- 1、LeNet,1998年
- 2、AlexNet,2012年
- 3、ZF-net,2013年
- 4、GoogleNet,2014年
- 5、VGG,2014年
- 6、ResNet,2015年
LeNet-5
LeNet-5是由 Yann LeCun 等人於1998年提出的,是一個用於識別手寫數字的網絡,其網絡結構圖如下所示:
LeNet-5的輸入是 32×32 的灰度圖像,只有一個通道。網絡結構包括兩組卷積層+池化層的組合,兩個全連接層,輸出是 84×1維的向量,再通過一個特定的分類器得到預測值。前期LeNet-5 中的池化都是平均池化,而現在通常會使用最大池化。另外現在通常會使用 Softmax 來得到 10 路輸出作為預測。
在 LeNet-5 中,隨着網絡的深入,數據的高度和寬度逐漸縮小,通道數逐漸增加。LeNet-5 是一個很小的網絡,只有約 6 萬個參數,現代的神經網絡經常有上千萬甚至上億個參數。
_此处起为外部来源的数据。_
[src/design/apcs_pkg.sv]
// package for the aabb pair collision scanner
// types, request and result codes shared by all design files
package apcs_pkg;

    localparam logic [1:0] REQ_ADD    = 2'd0;
    localparam logic [1:0] REQ_DELETE = 2'd1;
    localparam logic [1:0] REQ_SCAN   = 2'd2;
    localparam logic [1:0] REQ_CLEAR  = 2'd3;

    localparam logic [2:0] RES_ADDED = 3'd0;
    localparam logic [2:0] RES_FULL  = 3'd1;
    localparam logic [2:0] RES_EVENT = 3'd2;
    localparam logic [2:0] RES_DONE  = 3'd3;
    localparam logic [2:0] RES_ACK   = 3'd4;

    localparam int CFG_REGS = 4;

    typedef struct packed {
        logic [1:0]         req_type;
        logic signed [15:0] rect_x;
        logic signed [15:0] rect_y;
        logic [14:0]        rect_width;
        logic [14:0]        rect_height;
        logic [3:0]         coll_type;
        logic               notify_enable;
        logic [2:0]         target_slot;
    } req_t;

    typedef struct packed {
        logic [2:0] result_kind;
        logic [2:0] self_slot;
        logic [2:0] other_slot;
        logic       last_item;
    } res_t;

endpackage

[src/design/apcs_fifo.sv]
// short request queue between the front and the back part
// depends on apcs_pkg for the request item type
module apcs_fifo
    import apcs_pkg::*;
(
    input  logic clk,
    input  logic rst_n,
    input  logic in_valid,
    output logic in_ready,
    input  req_t in_item,
    output logic out_valid,
    input  logic out_ready,
    output req_t out_item
);

    req_t       mem_reg [2];
    logic       wp_reg, rp_reg;
    logic [1:0] cnt_reg;
    logic       push, pop;

    assign in_ready  = (cnt_reg != 2'd2);
    assign out_valid = (cnt_reg != 2'd0);
    assign out_item  = mem_reg[rp_reg];
    assign push      = in_valid && in_ready;
    assign pop       = out_valid && out_ready;

    always_ff @(posedge clk)
    begin
        if (push)
        begin
            mem_reg[wp_reg] <= in_item;
        end
    end

    always_ff @(posedge clk or negedge rst_n)
    begin
        if (!rst_n)
        begin
            wp_reg  <= 1'b0;
            rp_reg  <= 1'b0;
            cnt_reg <= 2'd0;
        end
        else
        begin
            if (push)
            begin
                wp_reg <= ~wp_reg;
            end
            if (pop)
            begin
                rp_reg <= ~rp_reg;
            end
            cnt_reg <= cnt_reg + {1'b0, push} - {1'b0, pop};
        end
    end

endmodule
LeNet-5共有7層,不包含輸入層,每層都包含可訓練參數(連接權重)。輸入圖像為32*32大小。這要比Mnist數據庫中最大的字母(28*28)還大。這樣做的原因是希望潛在的明顯特征如筆畫端點或角點能夠出現在最高層特征監測器感受野的中心。在LeNet-5中,最后一層卷積層的感受野的中心在32x32的輸入圖像中形成了一個20x20的區域,輸入像素值被歸一化了,這樣背景(白色)對應-0.1,前景(黑色)對應1.175.這使得輸入的均值約等於0,方差約等於1,這樣能夠加速學習。
LeNet-5網絡跟現在的網絡結構相似,在一些處理方式上有區別:
- LeNet-5使用Sigmoid和Tanh函數來獲取非線性輸出,現在常使用的非線性函數是ReLU;
- LeNet-5是在池化層之后引入了非線性,現在一般是在卷積層后通過激活函數獲取非線性,在池化層后不再引入非線性;
訓練參數計算:
C1層
屬性:卷積層 卷積核大小 5*5
輸入:32*32
輸出特征圖大小:28*28 (32-5+1)
卷積核種類(特征圖個數): 6
神經元數量: 28*28*6
可訓練參數: 6*(5*5+1)(6個特征圖,每個特征圖含一個濾波器5*5個參數,和一個偏置參數)
連接數: 6*(5*5+1)*28*28
S2層
屬性:下采樣層 采樣區域大小 2*2
采樣方式: 2*2區域的4個值相加,乘以一個可訓練參數,再加上一個偏置參數,結果通過Sigmoid非線性化
輸出特征圖大小: 14*14
采樣種類(特征圖個數): 6
神經元數量: 6*14*14
可訓練參數: 6*(1+1)(采樣的權重+一個偏置參數)
連接數: 6*(2*2+1)*14*14
C3層
屬性: 卷積層 卷積核大小 5*5
輸出特征圖大小: 10*10
卷積核種類(特征圖個數): 16
可訓練參數:C3跟S2並不是全連接的,具體連接方式是: C3的前6個特征圖以S2中3個相鄰的特征圖子集為輸入。接下來6個特征圖以S2中4個相鄰特征圖子集為輸入。然后的3個以不相鄰的4個特征圖子集為輸入。最后一個將S2中所有特征圖為輸入,對應如下:
這樣算,可訓練參數 = 6*(3*5*5+1)+6*(4*5*5+1)+3*(4*5*5+1)+1*(6*5*5+1)=1516
連接數:10*10*1516
S4層
屬性:下采樣層 采樣區域大小 2*2
采樣方式: 2*2區域的4個值相加,乘以一個可訓練參數,再加上一個偏置參數,結果通過Sigmoid非線性化
輸出特征圖大小: 5*5
采樣種類(特征圖個數): 16
神經元數量: 16*5*5
可訓練參數: 16*(1+1)(采樣的權重+一個偏置參數)
連接數:16*(2*2+1)*5*5=2000
C5層
屬性:卷積層 卷積核大小 5*5
輸入:5*5
輸出特征圖大小:1*1 (5-5+1)
卷積核種類(特征圖個數): 120
神經元數量: 120*1
可訓練參數: 120*(5*5*16+1)=48120
連接數: 120*(5*5*16+1)=48120
F6
屬性: 全連接層
輸入: 120維的向量
計算方式:計算輸入向量和權重向量之間的點積,再加上一個偏置,結果通過sigmoid函數
可訓練參數: 84*(120+1)= 10164
Gaussian Connections
LeNet-5最后一步是Gaussian Connections,采用了RBF函數(即徑向歐式距離函數),計算輸入向量和參數向量之間的歐式距離。目前已經被Softmax取代。